As for "smoothing" the results, here are his AKG K371 filters:
View attachment 109247
Are you kidding me? Q of 0.71? Not 0.7, but 0.71??? You really think he could reliably tell the difference in a controlled test between Q of 0.71 on that high shelf and 0.7? Research shows our sensitivity there to be a few dBs, not one hundredth of a dB.
All of his filters have too much precision. Look at all the ones with gain of -1.9. Or 1.8. These are all like someone sticking a wet thumb in the air and saying the temperature is 33.1 degree!
These look mechanically created to me. I can't imagine him sitting there and futzing with 0.1 Q variations and arriving at anything valid. The amount of time it would take to develop such would be huge anyway.

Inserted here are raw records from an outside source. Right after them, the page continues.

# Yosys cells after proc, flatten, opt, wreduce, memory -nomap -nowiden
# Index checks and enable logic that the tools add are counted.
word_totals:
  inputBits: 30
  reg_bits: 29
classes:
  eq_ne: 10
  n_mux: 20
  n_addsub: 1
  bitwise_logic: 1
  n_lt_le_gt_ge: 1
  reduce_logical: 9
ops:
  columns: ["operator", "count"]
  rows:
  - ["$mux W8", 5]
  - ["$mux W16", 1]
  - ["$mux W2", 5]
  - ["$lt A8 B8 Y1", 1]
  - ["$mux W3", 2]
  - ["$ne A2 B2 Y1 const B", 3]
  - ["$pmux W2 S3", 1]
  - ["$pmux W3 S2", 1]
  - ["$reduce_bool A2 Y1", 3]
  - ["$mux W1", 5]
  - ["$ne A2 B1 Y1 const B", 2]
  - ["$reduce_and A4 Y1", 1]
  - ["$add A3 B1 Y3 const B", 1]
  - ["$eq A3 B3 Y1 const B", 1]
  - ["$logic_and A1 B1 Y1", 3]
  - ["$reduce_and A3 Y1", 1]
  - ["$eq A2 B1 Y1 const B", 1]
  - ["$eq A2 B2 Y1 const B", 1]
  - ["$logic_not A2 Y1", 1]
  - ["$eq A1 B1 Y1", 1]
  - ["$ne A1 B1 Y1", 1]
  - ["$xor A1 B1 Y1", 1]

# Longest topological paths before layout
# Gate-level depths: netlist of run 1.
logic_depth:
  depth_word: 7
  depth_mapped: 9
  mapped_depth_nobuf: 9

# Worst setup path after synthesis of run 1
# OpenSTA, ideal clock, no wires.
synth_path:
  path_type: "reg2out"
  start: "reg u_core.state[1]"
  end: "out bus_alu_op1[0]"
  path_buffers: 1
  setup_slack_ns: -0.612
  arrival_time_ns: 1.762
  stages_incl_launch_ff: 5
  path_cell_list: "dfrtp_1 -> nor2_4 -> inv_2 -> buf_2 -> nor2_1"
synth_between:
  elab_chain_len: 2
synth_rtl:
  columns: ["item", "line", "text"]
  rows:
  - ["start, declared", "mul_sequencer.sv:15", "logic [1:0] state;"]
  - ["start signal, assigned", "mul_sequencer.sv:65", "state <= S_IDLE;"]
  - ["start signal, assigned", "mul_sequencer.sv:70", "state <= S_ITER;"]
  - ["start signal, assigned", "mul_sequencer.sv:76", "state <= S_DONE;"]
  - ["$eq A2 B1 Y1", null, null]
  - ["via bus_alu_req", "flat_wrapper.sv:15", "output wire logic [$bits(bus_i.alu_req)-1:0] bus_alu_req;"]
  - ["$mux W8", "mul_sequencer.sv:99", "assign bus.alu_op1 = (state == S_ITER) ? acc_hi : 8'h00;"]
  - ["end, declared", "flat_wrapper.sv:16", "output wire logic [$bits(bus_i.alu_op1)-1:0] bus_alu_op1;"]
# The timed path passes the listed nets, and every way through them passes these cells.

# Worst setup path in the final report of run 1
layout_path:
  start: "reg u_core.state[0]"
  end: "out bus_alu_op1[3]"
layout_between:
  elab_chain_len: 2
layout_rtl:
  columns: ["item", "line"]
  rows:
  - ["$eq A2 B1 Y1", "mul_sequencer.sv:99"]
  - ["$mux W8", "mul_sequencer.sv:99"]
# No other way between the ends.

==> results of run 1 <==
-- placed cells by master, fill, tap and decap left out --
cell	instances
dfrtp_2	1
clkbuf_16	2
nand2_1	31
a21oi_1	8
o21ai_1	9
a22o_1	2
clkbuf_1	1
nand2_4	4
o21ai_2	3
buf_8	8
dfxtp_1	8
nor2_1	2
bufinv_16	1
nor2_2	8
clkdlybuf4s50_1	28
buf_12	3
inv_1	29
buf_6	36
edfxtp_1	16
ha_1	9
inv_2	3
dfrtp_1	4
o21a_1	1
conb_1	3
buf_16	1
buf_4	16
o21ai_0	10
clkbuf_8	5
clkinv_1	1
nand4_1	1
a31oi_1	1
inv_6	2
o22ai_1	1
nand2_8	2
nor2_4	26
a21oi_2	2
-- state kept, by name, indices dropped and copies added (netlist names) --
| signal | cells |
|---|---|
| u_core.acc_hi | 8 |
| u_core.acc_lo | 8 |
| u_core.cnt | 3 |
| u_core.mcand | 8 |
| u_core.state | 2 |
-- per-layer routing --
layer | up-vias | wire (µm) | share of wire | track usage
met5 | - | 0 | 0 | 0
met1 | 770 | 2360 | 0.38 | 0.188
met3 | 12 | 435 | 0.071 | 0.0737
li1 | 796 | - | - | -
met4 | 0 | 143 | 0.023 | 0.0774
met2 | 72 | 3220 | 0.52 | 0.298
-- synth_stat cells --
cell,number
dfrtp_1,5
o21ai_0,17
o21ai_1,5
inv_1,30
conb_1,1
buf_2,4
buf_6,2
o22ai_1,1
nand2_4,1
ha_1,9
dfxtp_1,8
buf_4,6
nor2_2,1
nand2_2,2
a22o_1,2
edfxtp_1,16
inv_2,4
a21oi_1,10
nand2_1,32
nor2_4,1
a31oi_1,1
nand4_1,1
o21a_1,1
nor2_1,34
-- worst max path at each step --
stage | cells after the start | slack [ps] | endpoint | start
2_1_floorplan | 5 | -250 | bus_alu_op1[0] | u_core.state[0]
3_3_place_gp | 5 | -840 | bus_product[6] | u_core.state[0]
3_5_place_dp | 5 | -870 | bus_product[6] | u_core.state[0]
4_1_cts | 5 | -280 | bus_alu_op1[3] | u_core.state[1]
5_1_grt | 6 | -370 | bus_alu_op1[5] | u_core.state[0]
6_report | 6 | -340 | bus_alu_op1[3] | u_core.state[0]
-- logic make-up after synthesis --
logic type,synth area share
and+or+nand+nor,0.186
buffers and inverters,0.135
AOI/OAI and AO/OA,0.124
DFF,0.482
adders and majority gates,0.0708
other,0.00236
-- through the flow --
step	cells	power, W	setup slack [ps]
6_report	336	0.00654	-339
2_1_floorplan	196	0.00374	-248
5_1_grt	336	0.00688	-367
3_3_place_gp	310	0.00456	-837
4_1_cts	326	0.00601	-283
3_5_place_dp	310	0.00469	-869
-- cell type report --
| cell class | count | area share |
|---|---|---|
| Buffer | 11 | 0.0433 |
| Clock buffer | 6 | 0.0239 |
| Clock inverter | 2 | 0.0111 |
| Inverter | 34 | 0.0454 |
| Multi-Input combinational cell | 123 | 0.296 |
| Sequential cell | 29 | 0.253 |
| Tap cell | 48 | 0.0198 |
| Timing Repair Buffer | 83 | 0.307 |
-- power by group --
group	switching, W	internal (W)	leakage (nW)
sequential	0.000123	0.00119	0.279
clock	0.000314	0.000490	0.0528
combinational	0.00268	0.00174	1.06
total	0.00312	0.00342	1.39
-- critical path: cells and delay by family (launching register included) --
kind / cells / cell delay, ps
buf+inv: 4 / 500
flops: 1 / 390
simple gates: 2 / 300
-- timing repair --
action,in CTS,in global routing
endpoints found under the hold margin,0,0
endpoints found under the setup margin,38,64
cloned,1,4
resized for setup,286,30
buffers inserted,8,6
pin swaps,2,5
==> src/rtl/anim_pkg.sv <==
// ============================================================================
// Module   : anim_pkg
// Purpose  : Shared types and constants for the LED-matrix animation
//            sequencer: controller state encoding, animation select
//            encoding, the last frame of each animation, and a lookup helper.
// Revision : 1.0 - initial release
// ============================================================================
`default_nettype none

package anim_pkg;

    typedef enum logic [1:0] {
        ST_IDLE = 2'd0,
        ST_PLAY = 2'd1,
        ST_HOLD = 2'd2
    } state_e;

    localparam logic [1:0] ANIM_NONE = 2'b00;
    localparam logic [1:0] ANIM_ON   = 2'b01;
    localparam logic [1:0] ANIM_OFF  = 2'b10;
    localparam logic [1:0] ANIM_EGG  = 2'b11;

    localparam logic [4:0] ON_LAST  = 5'd15;
    localparam logic [4:0] OFF_LAST = 5'd8;
    localparam logic [4:0] EGG_LAST = 5'd30;

    // Final frame index of the given animation; ANIM_NONE never plays.
    function automatic logic [4:0] last_frame(input logic [1:0] sel);
        logic [4:0] res;
        case (sel)
            ANIM_ON:  res = ON_LAST;
            ANIM_OFF: res = OFF_LAST;
            ANIM_EGG: res = EGG_LAST;
            default:  res = 5'd0;
        endcase
        return res;
    endfunction

endpackage

`default_nettype wire

==> src/rtl/frame_prescaler.sv <==
// ============================================================================
// Module   : frame_prescaler
// Purpose  : Frame-period timer. Counts 0..FRAME_CYCLES-1 while enabled and
//            wraps; frame_tick is a registered pulse that is high during the
//            cycle in which the count sits at FRAME_CYCLES-1.
// Ports    : clk, reset (sync, active high)
//            clear      - force the count to 0 on the next edge
//            enable     - advance the count on the next edge
//            frame_tick - registered wrap pulse
// Revision : 1.0 - initial release
// ============================================================================
`default_nettype none

module frame_prescaler #(
    parameter int FRAME_CYCLES = 8388608,
    parameter int TMR_W        = 24
) (
    input  logic clk,
    input  logic reset,
    input  logic clear,
    input  logic enable,
    output logic frame_tick
);

    localparam logic [TMR_W-1:0] CNT_LAST = TMR_W'(FRAME_CYCLES - 1);
    localparam logic [TMR_W-1:0] CNT_PRE  = TMR_W'(FRAME_CYCLES - 2);

    logic [TMR_W-1:0] count_q, count_d;
    logic             tick_q, tick_d;

    // The tick flop is loaded when the count is about to reach its last
    // value, so it is high exactly while count_q == CNT_LAST.
    always_comb begin
        count_d = count_q;
        tick_d  = 1'b0;
        if (clear) begin
            count_d = '0;
        end else if (enable) begin
            count_d = (count_q == CNT_LAST) ? '0 : count_q + TMR_W'(1);
            tick_d  = (count_q == CNT_PRE);
        end
    end

    always_ff @(posedge clk) begin
        if (reset) begin
            count_q <= '0;
            tick_q  <= 1'b0;
        end else begin
            count_q <= count_d;
            tick_q  <= tick_d;
        end
    end

    assign frame_tick = tick_q;

endmodule

`default_nettype wire

==> src/rtl/anim_sequencer.sv <==
// ============================================================================
// Module   : anim_sequencer
// Purpose  : Sequencing controller for the 8x8 LED-matrix animations.
//            Arbitrates one-cycle requests (on > off > egg, clear overrides),
//            steps the frame index once per frame period, and holds the last
//            frame until the next request.
// Ports    : clk, reset (sync, active high)
//            req_on/req_off/req_egg/req_clr - one-cycle request pulses
//            anim_sel   - active animation (00 none, 01 on, 10 off, 11 egg)
//            frame      - frame index to the pattern ROMs
//            frame_tick - prescaler wrap pulse
//            busy       - animation playing
//            done       - first cycle of HOLD
//            req_ack    - request accepted (one cycle later)
//            pending    - queued request waiting (queue build only)
// Config   : ANIM_QUEUE_EN - requests during playback are queued in a
//            one-deep slot instead of preempting the current animation.
// Revision : 1.0 - initial release
// ============================================================================
`default_nettype none

module anim_sequencer #(
    parameter int FRAME_CYCLES = 8388608,
    parameter int TMR_W        = 24
) (
    input  logic       clk,
    input  logic       reset,
    input  logic       req_on,
    input  logic       req_off,
    input  logic       req_egg,
    input  logic       req_clr,
    output logic [1:0] anim_sel,
    output logic [4:0] frame,
    output logic       frame_tick,
    output logic       busy,
    output logic       done,
    output logic       req_ack,
    output logic       pending
);

    import anim_pkg::*;

    state_e     state_q, state_d;
    logic [1:0] anim_q, anim_d;
    logic [4:0] frame_q, frame_d;
    logic       busy_q, busy_d;
    logic       done_q, done_d;
    logic       ack_q, ack_d;
    logic       presc_clear, presc_en;
    logic       tick;
    logic       req_any;
    logic [1:0] req_sel;
`ifdef ANIM_QUEUE_EN
    logic       pend_q, pend_d;
    logic [1:0] pend_sel_q, pend_sel_d;
`endif

    frame_prescaler #(
        .FRAME_CYCLES(FRAME_CYCLES),
        .TMR_W       (TMR_W)
    ) u_prescaler (
        .clk       (clk),
        .reset     (reset),
        .clear     (presc_clear),
        .enable    (presc_en),
        .frame_tick(tick)
    );

    assign req_any = req_on | req_off | req_egg;
    assign req_sel = req_on  ? ANIM_ON  :
                     req_off ? ANIM_OFF :
                     req_egg ? ANIM_EGG : ANIM_NONE;

    always_comb begin
        state_d     = state_q;
        anim_d      = anim_q;
        frame_d     = frame_q;
        done_d      = 1'b0;
        ack_d       = 1'b0;
        presc_clear = 1'b1;   // prescaler parked at 0 unless playing on
        presc_en    = 1'b0;
`ifdef ANIM_QUEUE_EN
        pend_d      = pend_q;
        pend_sel_d  = pend_sel_q;
`endif
        if (req_clr) begin
            state_d = ST_IDLE;
            anim_d  = ANIM_NONE;
            frame_d = 5'd0;
`ifdef ANIM_QUEUE_EN
            pend_d     = 1'b0;
            pend_sel_d = ANIM_NONE;
`endif
        end else begin
            case (state_q)
                ST_IDLE, ST_HOLD: begin
                    if (req_any) begin
                        state_d = ST_PLAY;
                        anim_d  = req_sel;
                        frame_d = 5'd0;
                        ack_d   = 1'b1;
`ifdef ANIM_QUEUE_EN
                        pend_d  = 1'b0;   // newer request supersedes queue
                    end else if (pend_q) begin
                        // Queued request was acked when it was stored.
                        state_d = ST_PLAY;
                        anim_d  = pend_sel_q;
                        frame_d = 5'd0;
                        pend_d  = 1'b0;
`endif
                    end
                end
                ST_PLAY: begin
`ifdef ANIM_QUEUE_EN
                    if (req_any) begin
                        pend_d     = 1'b1;
                        pend_sel_d = req_sel;
                        ack_d      = 1'b1;
                    end
                    if (1'b1) begin
`else
                    if (req_any) begin
                        anim_d  = req_sel;
                        frame_d = 5'd0;
                        ack_d   = 1'b1;
                    end else begin
`endif
                        if (tick && (frame_q == last_frame(anim_q))) begin
                            state_d = ST_HOLD;
                            done_d  = 1'b1;
                        end else begin
                            presc_clear = 1'b0;
                            presc_en    = 1'b1;
                            if (tick) begin
                                frame_d = frame_q + 5'd1;
                            end
                        end
                    end
                end
                default: begin
                    state_d = ST_IDLE;
                    anim_d  = ANIM_NONE;
                    frame_d = 5'd0;
                end
            endcase
        end
        busy_d = (state_d == ST_PLAY);
    end

    always_ff @(posedge clk) begin
        if (reset) begin
            state_q <= ST_IDLE;
            anim_q  <= ANIM_NONE;
            frame_q <= 5'd0;
            busy_q  <= 1'b0;
            done_q  <= 1'b0;
            ack_q   <= 1'b0;
        end else begin
            state_q <= state_d;
            anim_q  <= anim_d;
            frame_q <= frame_d;
            busy_q  <= busy_d;
            done_q  <= done_d;
            ack_q   <= ack_d;
        end
    end

`ifdef ANIM_QUEUE_EN
    always_ff @(posedge clk) begin
        if (reset) begin
            pend_q     <= 1'b0;
            pend_sel_q <= ANIM_NONE;
        end else begin
            pend_q     <= pend_d;
            pend_sel_q <= pend_sel_d;
        end
    end
    assign pending = pend_q;
`else
    assign pending = 1'b0;
`endif

    assign anim_sel   = anim_q;
    assign frame      = frame_q;
    assign frame_tick = tick;
    assign busy       = busy_q;
    assign done       = done_q;
    assign req_ack    = ack_q;

endmodule

`default_nettype wire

Look at my EQ for example of perceptually created filters using measurements as guide:
See how there are no fractions on the Q factors? And how few filters there are?
I can guarantee you that my 3 and 4 dB corrections above are audible to all sighted or blind. The 1.5 dB one is tougher and you could leave it out if you like. There is no way you can say that about his filters as I explained above.
Are we to believe that with all their research, Harman created the K371 to need 9 filters to match their preference target as Oratory created? Doesn't pass the smell test, does it?
BTW, there are also side-effects from these filters in that not all implementations do what you see in the pretty graphs. Filters can have overshoot before and after that is not visible in the UI. This is another danger in auto-generating filters.
Bottom line is what I said:
he is over filtering because he is chasing a mechanical target with measurements that are too variable to justify such. Averaging a few headphones doesn't help in that regard because each measurement is variable in itself. What helps is understanding the nature of variability and making proper judgement in developing filters as I try to do (using psychoacoustics and strict listening protocols).